1. What is the largest file that can be accessed with direct pointers only?
   • 类似问题 (1)，最大文件大小为 \[ (12 \times 6) \text{KB} = 72 \text{KB} \]
2. What is the largest file that can be accessed in total?
   • 类似问题 (1)，最大文件大小为 \[ (12 \times 6 + 2^{10} \times 6 + 2^{20} \times 6 + 2^{31} \times 6 + 2^{40} \times 6) \text{KB} \approx 6.01 \text{PB} \]

电梯算法考察

(4). Consider a disk queue holding requests to the following cylinders in the listed order: 116, 22, 3, 11, 75, 185, 100, 87. Using the elevator scheduling algorithm, what is the order that the requests are serviced, assuming the disk head is at cylinder 88 and moving upward through the cylinders?

1. 允许反向，则
   • 向上：\(100 \to 116 \to 185\)
   • 向下：\(87 \to 75 \to 22 \to 11 \to 3\)
   • 服务序列为：\(100 \to 116 \to 185 \to 87 \to 75 \to 22 \to 11 \to 3\)
2. 不允许反向，始终向上，则
   • 阶段一：\(100 \to 116 \to 185\)
   • 阶段二：\(3 \to 11 \to 22 \to 75 \to 87\)
   • 服务序列为：\(100 \to 116 \to 185 \to 3 \to 11 \to 22 \to 75 \to 87\)
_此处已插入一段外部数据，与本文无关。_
<file path="config.mk">
export PLATFORM = sky130hd
export DESIGN_NAME = two_queue_page_buffer_table
export DESIGN_NICKNAME = d
export VERILOG_FILES = /design/src/rtl/tqpb_pkg.sv /design/src/rtl/tqpb_queue_slot.sv /design/src/rtl/tqpb_queue.sv /design/src/rtl/two_queue_page_buffer_table.sv
export VERILOG_INCLUDE_DIRS = /design/src /design/src/rtl
export SDC_FILE = /design/constraint.sdc
export NUM_CORES = 2
export LEC_CHECK = 0
export ABC_AREA = 1
export CAP_MARGIN = 20
export CORE_MARGIN = 2
export CORE_UTILIZATION = 50
export DETAILED_ROUTE_END_ITERATION = 8
export DONT_BUFFER_PORTS = 1
export GPL_TIMING_DRIVEN = 0
export HOLD_SLACK_MARGIN = 0.15
export PLACE_DENSITY = 0.68
export SKIP_LAST_GASP = 1
export SLEW_MARGIN = 20
export SYNTH_ARGS = -nofsm -noshare
export SYNTH_HDL_FRONTEND = slang
export SYNTH_SLANG_ARGS = --single-unit
</file>
<file path="constraint.sdc">
create_clock -name clk -period 7.2 [get_ports clk]
set_clock_uncertainty 0.1 [all_clocks]
set_input_delay 0 -clock clk [delete_from_list [all_inputs] [get_ports clk]]
set_output_delay 0 -clock clk [all_outputs]
set_load 0.01 [all_outputs]
</file>
===== config.mk =====
export PLATFORM = sky130hd
export DESIGN_NAME = yuv422_to_rgb565_converter
export DESIGN_NICKNAME = d
export VERILOG_FILES = /design/src/rtl/yuv_pkg.sv /design/src/rtl/yuv_chroma.sv /design/src/rtl/yuv_lane.sv /design/src/rtl/yuv422_to_rgb565_converter.sv
export SDC_FILE = /design/constraint.sdc
export NUM_CORES = 1
export LEC_CHECK = 0
export BUFFER_PORTS_ARGS = -buffer_cell sky130_fd_sc_hd__buf_2
export CAP_MARGIN = 10
export CORE_MARGIN = 2
export CORE_UTILIZATION = 35
export CTS_CLUSTER_DIAMETER = 200
export CTS_CLUSTER_SIZE = 12
export DETAILED_ROUTE_END_ITERATION = 8
export REMOVE_ABC_BUFFERS = 1
export SLEW_MARGIN = 0
export SYNTH_ARGS = -nofsm -noshare
export SYNTH_HDL_FRONTEND = slang
export SYNTH_SLANG_ARGS = --single-unit
export TNS_END_PERCENT = 30

===== constraint.sdc =====
create_clock -name clk -period 5.5 [get_ports clk]
set_clock_uncertainty 0.2 [all_clocks]
set_input_delay 1.375 -clock clk [delete_from_list [all_inputs] [get_ports clk]]
set_output_delay 1.375 -clock clk [all_outputs]
set_load 0.1 [all_outputs]

===== src/rtl/yuv_pkg.sv =====
package yuv_pkg;

    localparam int unsigned BYTE_W  = 8;
    localparam int unsigned PIXEL_W = 16;
    localparam int unsigned OFS_W   = 9;
    localparam int unsigned SUM_W   = 11;

    typedef logic [BYTE_W-1:0]  byte_t;
    typedef logic [PIXEL_W-1:0] pixel_t;

    typedef struct packed {
        logic signed [OFS_W-1:0] red_ofs;
        logic signed [OFS_W-1:0] green_ofs;
        logic signed [OFS_W-1:0] blue_ofs;
    } chroma_ofs_t;

endpackage


===== src/rtl/yuv_chroma.sv =====
module yuv_chroma
(
    input  logic                 clk,
    input  yuv_pkg::byte_t       blue_chroma,
    input  yuv_pkg::byte_t       red_chroma,
    output yuv_pkg::chroma_ofs_t ofs
);
    import yuv_pkg::*;

    localparam logic signed [17:0] COEF_RV = 18'sd359;
    localparam logic signed [17:0] COEF_GU = 18'sd88;
    localparam logic signed [17:0] COEF_GV = 18'sd183;
    localparam logic signed [17:0] COEF_BU = 18'sd454;

    logic signed [OFS_W-1:0] du;
    logic signed [OFS_W-1:0] dv;
    logic signed [17:0]      du_ext;
    logic signed [17:0]      dv_ext;
    logic signed [17:0]      r_prod;
    logic signed [17:0]      g_prod;
    logic signed [17:0]      b_prod;
    chroma_ofs_t             ofs_next;
    chroma_ofs_t             ofs_reg;

    // offset binary to two's complement: x - 128
    assign du     = $signed({~blue_chroma[7], ~blue_chroma[7], blue_chroma[6:0]});
    assign dv     = $signed({~red_chroma[7], ~red_chroma[7], red_chroma[6:0]});
    assign du_ext = {{9{du[OFS_W-1]}}, du};
    assign dv_ext = {{9{dv[OFS_W-1]}}, dv};

    assign r_prod = dv_ext * COEF_RV;
    assign g_prod = du_ext * COEF_GU + dv_ext * COEF_GV;
    assign b_prod = du_ext * COEF_BU;

    // floor divide by 256 is the arithmetic shift; results fit in 9 bits
    always_comb
    begin
        ofs_next.red_ofs   = r_prod[16:8];
        ofs_next.green_ofs = g_prod[16:8];
        ofs_next.blue_ofs  = b_prod[16:8];
    end

    always_ff @(posedge clk)
    begin
        ofs_reg <= ofs_next;
    end

    assign ofs = ofs_reg;

endmodule


===== src/rtl/yuv_lane.sv =====
module yuv_lane
(
    input  logic                 clk,
    input  yuv_pkg::byte_t       luma,
    input  yuv_pkg::chroma_ofs_t ofs,
    output yuv_pkg::pixel_t      pixel
);
    import yuv_pkg::*;

    function automatic byte_t clamp_byte(input logic signed [SUM_W-1:0] x);
        byte_t res;
        if (x[SUM_W-1])
        begin
            res = 8'h00;
        end
        else if (x[SUM_W-2:BYTE_W] != '0)
        begin
            res = 8'hFF;
        end
        else
        begin
            res = x[BYTE_W-1:0];
        end
        return res;
    endfunction

    logic signed [SUM_W-1:0] luma_ext;
    logic signed [SUM_W-1:0] r_sum;
    logic signed [SUM_W-1:0] g_sum;
    logic signed [SUM_W-1:0] b_sum;
    byte_t                   r_byte;
    byte_t                   g_byte;
    byte_t                   b_byte;
    pixel_t                  pixel_next;
    pixel_t                  pixel_reg;

    assign luma_ext = $signed({3'b000, luma});
    assign r_sum    = luma_ext + {{2{ofs.red_ofs[OFS_W-1]}}, ofs.red_ofs};
    assign g_sum    = luma_ext - {{2{ofs.green_ofs[OFS_W-1]}}, ofs.green_ofs};
    assign b_sum    = luma_ext + {{2{ofs.blue_ofs[OFS_W-1]}}, ofs.blue_ofs};

    assign r_byte     = clamp_byte(r_sum);
    assign g_byte     = clamp_byte(g_sum);
    assign b_byte     = clamp_byte(b_sum);
    assign pixel_next = {r_byte[7:3], g_byte[7:2], b_byte[7:3]};

    always_ff @(posedge clk)
    begin
        pixel_reg <= pixel_next;
    end

    assign pixel = pixel_reg;

endmodule


===== src/rtl/yuv422_to_rgb565_converter.sv =====
// YUYV 4:2:2 to RGB565 converter. One macropixel transfer is taken in every
// cycle (busy stays low) and its two RGB565 pixels appear on the cycle that
// done is high, after the shared chroma offset register and then the output
// registers of the two per-pixel lanes that clamp and pack. The receiver
// cannot stall, so each result is valid for that single cycle only and must
// be captured then. last_pair_res is delayed through a matching shift register.
module yuv422_to_rgb565_converter
(
    input  logic            clk,
    input  logic            rst_n,
    input  logic            start,
    output logic            busy,
    input  yuv_pkg::byte_t  first_luma,
    input  yuv_pkg::byte_t  blue_chroma,
    input  yuv_pkg::byte_t  second_luma,
    input  yuv_pkg::byte_t  red_chroma,
    input  logic            last_pair,
    output logic            done,
    output yuv_pkg::pixel_t first_pixel,
    output yuv_pkg::pixel_t second_pixel,
    output logic            last_pair_res
);
    import yuv_pkg::*;

    logic        accept;
    logic [1:0]  valid_reg;
    logic [1:0]  valid_next;
    logic [1:0]  last_reg;
    byte_t       luma0_reg;
    byte_t       luma1_reg;
    chroma_ofs_t ofs;

    assign busy   = 1'b0;
    assign accept = start && !busy;

    assign valid_next = {valid_reg[0], accept};

    always_ff @(posedge clk or negedge rst_n)
    begin
        if (!rst_n)
        begin
            valid_reg <= '0;
        end
        else
        begin
            valid_reg <= valid_next;
        end
    end

    always_ff @(posedge clk)
    begin
        luma0_reg <= first_luma;
        luma1_reg <= second_luma;
        last_reg  <= {last_reg[0], last_pair};
    end

    yuv_chroma u_chroma
    (
        .clk         (clk),
        .blue_chroma (blue_chroma),
        .red_chroma  (red_chroma),
        .ofs         (ofs)
    );

    yuv_lane u_lane0
    (
        .clk   (clk),
        .luma  (luma0_reg),
        .ofs   (ofs),
        .pixel (first_pixel)
    );

    yuv_lane u_lane1
    (
        .clk   (clk),
        .luma  (luma1_reg),
        .ofs   (ofs),
        .pixel (second_pixel)
    );

    assign done          = valid_reg[1];
    assign last_pair_res = last_reg[1];

`ifndef SYNTHESIS
    a_done_follows_start: assert property (@(posedge clk) disable iff (!rst_n)
        done |-> $past(valid_reg[0]))
        else $error("result strobe without a transfer in flight");

    a_start_gives_done: assert property (@(posedge clk) disable iff (!rst_n)
        accept |=> ##1 done)
        else $error("accepted transfer produced no result");

    a_last_latency: assert property (@(posedge clk) disable iff (!rst_n)
        (valid_reg[0] && !$isunknown(last_reg[0])) |=> (last_pair_res == $past(last_reg[0])))
        else $error("end-of-frame mark misaligned with result");
`endif

endmodule


Word-level counts from Yosys, hierarchy flattened
Cells that the tools add are included.
- mux-type cells: 6
- bitwise gates (word level): 2
- $mul: 4
- add/subtract/negate cells: 7
- reductions and logical operators: 6
- operator list (cell ; number):
    8-bit two-way mux ; 6
    9-bit by 9-bit adder with 10-bit output ; 4
    9-bit by 9-bit subtractor with 10-bit output ; 2
    17-bit adder ; 1
    8-bit by 10-bit multiplier with 17-bit output (second input constant) ; 1
    8-bit by 9-bit multiplier with 17-bit output (second input constant) ; 1
    8-bit by 9-bit multiplier with 16-bit output (second input constant) ; 1
    8-bit by 5-bit multiplier with 13-bit output (second input constant) ; 1
    2-bit nonzero test ; 6
    1-bit NOT ; 2
- bits of input ports: 36
- flip-flop bits (word level): 79
- logic and storage cells: 38
- output and inout bits: 35

Logic depth before layout (Yosys ltp)
Gate-level depths: netlist of run 1.
- word-level depth: 3
- mapped depth: 22
- depth with buffers taken out: 22

Hierarchy
Synthesis of run 1 repeated with hierarchy kept, for this count alone.
- cells, all modules: 843
- area total of the unflattened synthesis: 8125.3 µm²
- modules (own cells, without submodules) (module ; area an instance (µm²) ; sequential area each (µm²) ; cells each ; instances):
    yuv_chroma ; 5197.5 ; 540.5 ; 548 ; 1
    yuv_lane at u_lane1 ; 1267.5 ; 320.3 ; 139 ; 1
    yuv_lane at u_lane0 ; 1238.7 ; 320.3 ; 134 ; 1
    yuv422_to_rgb565_converter ; 421.7 ; 410.4 ; 22 ; 1

Worst setup path before layout of run 1
No wires, ideal clock.
- path kind: input -> register
- from: input port blue_chroma[1]
- to: register u_chroma.ofs_reg, in the netlist u_chroma.ofs[17]
- data arrival time: 6426 ps
- required time: 5228 ps
- library setup time: 72 ps
- stages on the path: 21
- path slack: -1198 ps
- path through: ha_1 > fa_1 > ha_1 > nor2b_1 > o21ai_0 > nand2b_1 > xor2_1 > fa_1 > inv_1 > fa_1 > fa_1 > inv_1 > ha_1 > ha_1 > a21oi_2 > o21ai_1 > or4_1 > o21a_1 > a21o_1 > a21oi_2 > xnor2_1
- word-level cells in the longest chain between the ends: 2
- ends and longest elaborated chain (element ; RTL line ; RTL):
    start, declared ; yuv422_to_rgb565_converter.sv:14 ; input yuv_pkg::byte_t blue_chroma,
    8-bit by 5-bit multiplier with 13-bit output ; yuv_chroma.sv:32 ; assign g_prod = du_ext * COEF_GU + dv_ext * COEF_GV;
    17-bit adder ; yuv_chroma.sv:32 ;
    via u_chroma.g_prod[16] ; yuv_chroma.sv:20 ; logic signed [17:0] g_prod;
    end signal, assigned ; yuv_chroma.sv:45 ; ofs_reg <= ofs_next;
    end, declared ; yuv_chroma.sv:23 ; chroma_ofs_t ofs_reg;
The timed path passes the listed nets, and every way through them passes these cells.
A chain may end at the register's enable or synchronous reset.

Worst setup path in the final report of run 1
- from: input port blue_chroma[3]
- to: register u_chroma.ofs_reg, in the netlist u_chroma.ofs[17]
The elaborated chain is that of the path after synthesis.

==> results of run 1 <==
## through the flow
step	worst slack [ns]	hold slack (ns)	utilization
2_1_floorplan	-1.20	0.110	-
3_3_place_gp	-1.48	0.112	0.410
3_5_place_dp	-1.52	0.122	0.410
4_1_cts	-0.857	0.137	0.438
5_1_grt	-1.00	0.149	0.442
6_report	-0.806	0.131	0.442
## cells in the mapped netlist, drive strengths merged
library cell,n
nor4,3
fa,57
o21ba,1
buf,1
dfxtp,77
clkbuf,4
nand2,19
a22oi,2
inv,136
a21oi,34
a31oi,7
o21bai,4
conb,1
dfrtp,2
or3,3
nand3b,1
o21ai,23
a311oi,1
maj3,25
nor2b,12
o41ai,1
and2,8
a21boi,1
mux2i,1
a21o,11
a211oi,7
xor2,16
nor3,14
or4,1
o211ai,1
a31o,6
ha,184
nor2,39
a2111oi,3
xnor2,37
nand2b,11
a2111o,1
nand3,6
or2,3
o21a,10
a221oi,3
## final cells by class
| type | instances | area, µm² | share of cell area |
|---|---|---|---|
| clock inverters | 3 | 65.1 | 0.00679 |
| multi-input cells | 557 | 5840 | 0.610 |
| clock buffers | 13 | 260 | 0.0272 |
| repair buffers | 145 | 962 | 0.100 |
| flip-flops and latches | 79 | 1590 | 0.166 |
| well taps | 280 | 350 | 0.0366 |
| inverters | 136 | 510 | 0.0533 |
## repair_timing
item,4_1_cts,5_1_grt
setup buffers,5,0
gates resized for setup,43,14
setup endpoints to repair,9,9
pin swaps,40,7
hold buffers,0,0
## logic make-up after synthesis
group           share of synthesized area
flops                               0.207
simple gates                       0.0771
fa+ha+maj                           0.480
mux                               0.00130
xor+xnor                           0.0603
buf+inv                            0.0693
other cells                      0.000487
compound gates                      0.105
## final timing paths
kind / from / slack (ns) / to / cells past startpoint
setup / recovery: blue_chroma[3] / -0.81 / u_chroma.ofs[17] / 22
hold / removal: last_reg[0] / 0.13 / last_reg[1] / 0
setup reg to reg: luma0_reg[1] / 2.97 / u_lane0.pixel[0] / 8
hold reg to reg: last_reg[0] / 0.13 / last_reg[1] / 0
max in group asynchronous: rst_n / 4.38 / valid_reg[1] / 1
min in group asynchronous: rst_n / 0.62 / valid_reg[0] / 1
## metal layers
layer / wire [µm] / global-route usage
met3: 460 / 0.0196
met5: 0 / 0
met4: 207 / 0.0356
met2: 7290 / 0.235
met1: 7690 / 0.186
## placed cells by master (no fill, tap or decap), types with 3 or more instances in the layout
| cell | instances |
|---|---|
| sky130_fd_sc_hd__inv_1 | 129 |
| sky130_fd_sc_hd__a211oi_1 | 7 |
| sky130_fd_sc_hd__a31o_2 | 6 |
| sky130_fd_sc_hd__xnor2_1 | 36 |
| sky130_fd_sc_hd__nand3_1 | 6 |
| sky130_fd_sc_hd__nand2_2 | 3 |
| sky130_fd_sc_hd__and2_1 | 8 |
| sky130_fd_sc_hd__a31oi_1 | 5 |
| sky130_fd_sc_hd__fa_1 | 55 |
| sky130_fd_sc_hd__buf_4 | 72 |
| sky130_fd_sc_hd__nor3_1 | 13 |
| sky130_fd_sc_hd__nand2b_1 | 9 |
| sky130_fd_sc_hd__buf_2 | 66 |
| sky130_fd_sc_hd__o21ai_0 | 12 |
| sky130_fd_sc_hd__buf_6 | 5 |
| sky130_fd_sc_hd__a21oi_2 | 5 |
| sky130_fd_sc_hd__o21ai_2 | 7 |
| sky130_fd_sc_hd__clkbuf_16 | 9 |
| sky130_fd_sc_hd__nor4_1 | 3 |
| sky130_fd_sc_hd__nor2b_1 | 12 |
| sky130_fd_sc_hd__o21ai_1 | 4 |
| sky130_fd_sc_hd__o21bai_1 | 4 |
| sky130_fd_sc_hd__xor2_1 | 16 |
| sky130_fd_sc_hd__inv_2 | 7 |
| sky130_fd_sc_hd__a221oi_1 | 3 |
| sky130_fd_sc_hd__dfxtp_1 | 77 |
| sky130_fd_sc_hd__ha_1 | 167 |
| sky130_fd_sc_hd__a21o_1 | 11 |
| sky130_fd_sc_hd__a21oi_1 | 28 |
| sky130_fd_sc_hd__o21a_1 | 10 |
| sky130_fd_sc_hd__nand2_1 | 16 |
| sky130_fd_sc_hd__ha_4 | 17 |
| sky130_fd_sc_hd__nor2_1 | 38 |
| sky130_fd_sc_hd__or2_2 | 3 |
| sky130_fd_sc_hd__maj3_1 | 25 |
## worst max-delay path: stages
cell	delay [ns]
sky130_fd_sc_hd__buf_8	0.10
sky130_fd_sc_hd__ha_4	0.23
sky130_fd_sc_hd__fa_1	0.52
sky130_fd_sc_hd__ha_4	0.22
sky130_fd_sc_hd__xnor2_2	0.13
sky130_fd_sc_hd__ha_1	0.27
sky130_fd_sc_hd__inv_1	0.04
sky130_fd_sc_hd__fa_1	0.47
sky130_fd_sc_hd__inv_1	0.05
sky130_fd_sc_hd__fa_1	0.47
sky130_fd_sc_hd__fa_1	0.51
sky130_fd_sc_hd__inv_1	0.05
sky130_fd_sc_hd__fa_1	0.49
sky130_fd_sc_hd__inv_2	0.05
sky130_fd_sc_hd__ha_4	0.26
sky130_fd_sc_hd__nand2_1	0.05
sky130_fd_sc_hd__or3_4	0.34
sky130_fd_sc_hd__a21oi_2	0.19
sky130_fd_sc_hd__o21a_1	0.18
sky130_fd_sc_hd__a21o_1	0.16
sky130_fd_sc_hd__a21oi_2	0.06
sky130_fd_sc_hd__xnor2_1	0.11
==> flow_summary.rst, run 1 <==
.. list-table::
   :header-rows: 1

   * - Metric
     - Value
   * - Clk root buf
     - sky130_fd_sc_hd__clkbuf_16
   * - Least-Margin Pin Slew
     - 0.514 ns
   * - Remaining number of nets flagged by the antenna check after routing
     - 0
   * - Total Negative Setup Slacks
     - -5.33 ns
   * - Number of optimization iterations in the first detailed-route pass
     - 4
   * - Number of cells in the design after placement
     - 1192
   * - Violations in the final reports
     - negative setup slack
   * - Part of the cycle the worst path needs
     - 1.15
   * - Antenna violations before repair
     - 0
   * - Outcome
     - finished, violations left
   * - Detailed Place HPWL
     - 13900 µm
   * - Total non-filler cell area in the finished layout
     - 9580 µm²
   * - Deepest clock path buffer count
     - 2
   * - Synth top area cells
     - sky130_fd_sc_hd__ha_1 30%, sky130_fd_sc_hd__dfxtp_1 20%, sky130_fd_sc_hd__fa_1 15%
   * - Share of the yosys chip area belonging to registers
     - 0.207
   * - Placeable core region
     - 21700 µm²
   * - Port Buffers
     - 69
   * - Path class of the lowest-slack min-delay path
     - reg2reg
   * - Clk Latency, worst-skew pair
     - 0.33 ns
   * - Unrepaired setup endpoints after global routing
     - true
   * - Setup violation total in the final timing report
     - 9
   * - Critical path class
     - in2reg
   * - Number of maximum-capacitance constraint violations
     - 0
   * - Highest Clock Rate
     - 159 MHz
   * - Effective utilization at floorplan
     - 0.355
   * - Number of levels in the clock H-tree
     - 3
   * - Die width
     - 152 µm
   * - Endpoint arrival time on the critical path
     - 6.32 ns
   * - Area growth syn-to-layout
     - 24.5%
   * - Flip-flop and latch count after synthesis
     - 79
   * - Total via count in the routed design
     - 5456
   * - Clock tree from TritonCTS
     - done
   * - Vertical die dimension
     - 152 µm
   * - Area post-placement
     - 8900 µm²
   * - Hold Violations, Final
     - 0
   * - Count of different cell masters after synthesis
     - 49
   * - Number of flip-flops in the largest register
     - 27
   * - Share of the synthesized area in the top cell type
     - 0.299
   * - WL final
     - 15700 µm
   * - Layout filler cell count
     - 2053
   * - Vias in the first global route
     - 5510
   * - Mean area per synthesized cell
     - 9.90 µm²
   * - Total congestion overflow after global routing
     - 0
   * - Number of buffers added by the clock tree synthesis step
     - 9
   * - Post-route non-filler standard cell count
     - 1213
   * - Sort of element at the end of the critical path
     - flip-flop
   * - Std-Cell Rows
     - 54
   * - Overall die area
     - 23200 µm²
   * - Warning count from the yosys run
     - 0
   * - Antenna diode count
     - 0
   * - Instance count of the mapped netlist
     - 777
   * - Maximum net fanout on the critical path
     - 3
   * - Element type at the critical path start
     - primary input
   * - Global Route Usage Sum
     - 0.138
   * - Clock-pin transition on the worst setup and hold timing paths
     - 0.05 ns
   * - Worst setup slack after layout
     - -0.806 ns
   * - First-pass GRT wire length
     - 26400 µm
   * - DRC Markers
     - 0
   * - Crit path time final
     - 6.31 ns
   * - DR iter-0 viols
     - 97
   * - Largest net degree at the start of global routing
     - 16
   * - Post-synthesis cell type with the largest combined area
     - sky130_fd_sc_hd__ha_1
   * - Share of cells above drive strength 1
     - 0.238
   * - Clk sink count
     - 79
   * - Final routed wire length divided by cell count
     - 12.9 µm
   * - Cell area after technology mapping
     - 7700 µm²
   * - Placer's final routability congestion estimate
     - 0.826
   * - Required arrival time at the worst endpoint
     - 5.51 ns
   * - Worst slew margin relative to its limit
     - 0.657
   * - Total count of max-transition violations in the final report
     - 0
   * - Via-per-instance ratio
     - 4.50
   * - Number of nets in the final layout
     - 1205
   * - Top-Level Pins
     - 71
Power of run 1 is not shown: default switching activity piles up to over one toggle a cycle in this logic, so the estimate is an artifact.
==> run 2, diff against run 1 <==
Settings changed: CORE_UTILIZATION 35 to 50, PLACE_DENSITY set to 0.69.
==> run 2 against run 1 <==
Cell area fell by 0.69%. Core utilization increased by 19 points. Routed wire length stayed put. Largest cell class unchanged. First-iteration DRC count rose by 100%. Clock-buffer cell count is 3 lower. The flow still finishes with violations (negative setup slack). Global-route usage grew 6.5 points. Setup slack worse by 0.039 ns. Register-to-register slack gained 0.03 ns. Die area down 29%. Highest routed layer unchanged.
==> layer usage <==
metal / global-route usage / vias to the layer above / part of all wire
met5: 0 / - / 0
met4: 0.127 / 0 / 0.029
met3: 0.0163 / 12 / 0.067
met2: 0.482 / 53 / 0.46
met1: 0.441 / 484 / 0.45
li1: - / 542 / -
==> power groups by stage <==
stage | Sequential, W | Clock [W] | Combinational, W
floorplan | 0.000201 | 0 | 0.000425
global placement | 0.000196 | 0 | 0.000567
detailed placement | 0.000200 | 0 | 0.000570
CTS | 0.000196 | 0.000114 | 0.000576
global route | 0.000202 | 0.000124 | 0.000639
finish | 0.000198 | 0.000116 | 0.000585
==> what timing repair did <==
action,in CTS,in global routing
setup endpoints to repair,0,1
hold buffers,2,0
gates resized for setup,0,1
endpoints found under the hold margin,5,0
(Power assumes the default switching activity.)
(5). Search for how different RAID versions (at least 5) work differently and list a table to compare them.

RAID 个版本对比总结

RAID 版本	特点	优点	缺点
RAID 0	数据条带化（Striping），将数据分布到多个磁盘上，无冗余。	提高读写性能，磁盘空间利用率为 100%。	无容错能力，任意一块磁盘故障都会导致数据丢失。
RAID 1	镜像（Mirroring），每块磁盘都有一个完全相同的备份磁盘。	高数据可靠性，磁盘故障时可快速恢复；读性能提升。	磁盘利用率低（50%），写性能较差（需写两次）。
RAID 5	数据条带化 + 分布式奇偶校验，奇偶校验数据分布在所有磁盘上。	提供容错能力（允许 1 块磁盘故障）；读性能较高，写性能适中。	奇偶校验计算增加写入开销；仅支持单盘故障恢复，多盘故障会导致数据丢失。
RAID 6	RAID 5 的扩展版，使用双重奇偶校验，允许两块磁盘同时故障。	提供更高的容错能力（允许 2 块磁盘故障）；读性能较高。	奇偶校验计算开销更大；磁盘利用率较低（需要至少 4 块磁盘）。
RAID 10	RAID 1 + RAID 0，先镜像后条带化。	结合 RAID 1 的高可靠性和 RAID 0 的高性能；读写性能均较高。	磁盘利用率低（50%），需要至少 4 块磁盘；成本较高。
RAID 50	RAID 5 + RAID 0，多个 RAID 5 组条带化组合。	提供 RAID 5 的容错能力和 RAID 0 的高性能；适合大规模存储系统。	奇偶校验计算增加写入开销；成本较高，配置复杂。
RAID 60	RAID 6 + RAID 0，多个 RAID 6 组条带化组合。	提供 RAID 6 的双盘容错能力和 RAID 0 的高性能；适合高可靠性需求场景。	奇偶校验计算开销更大；成本高，配置复杂。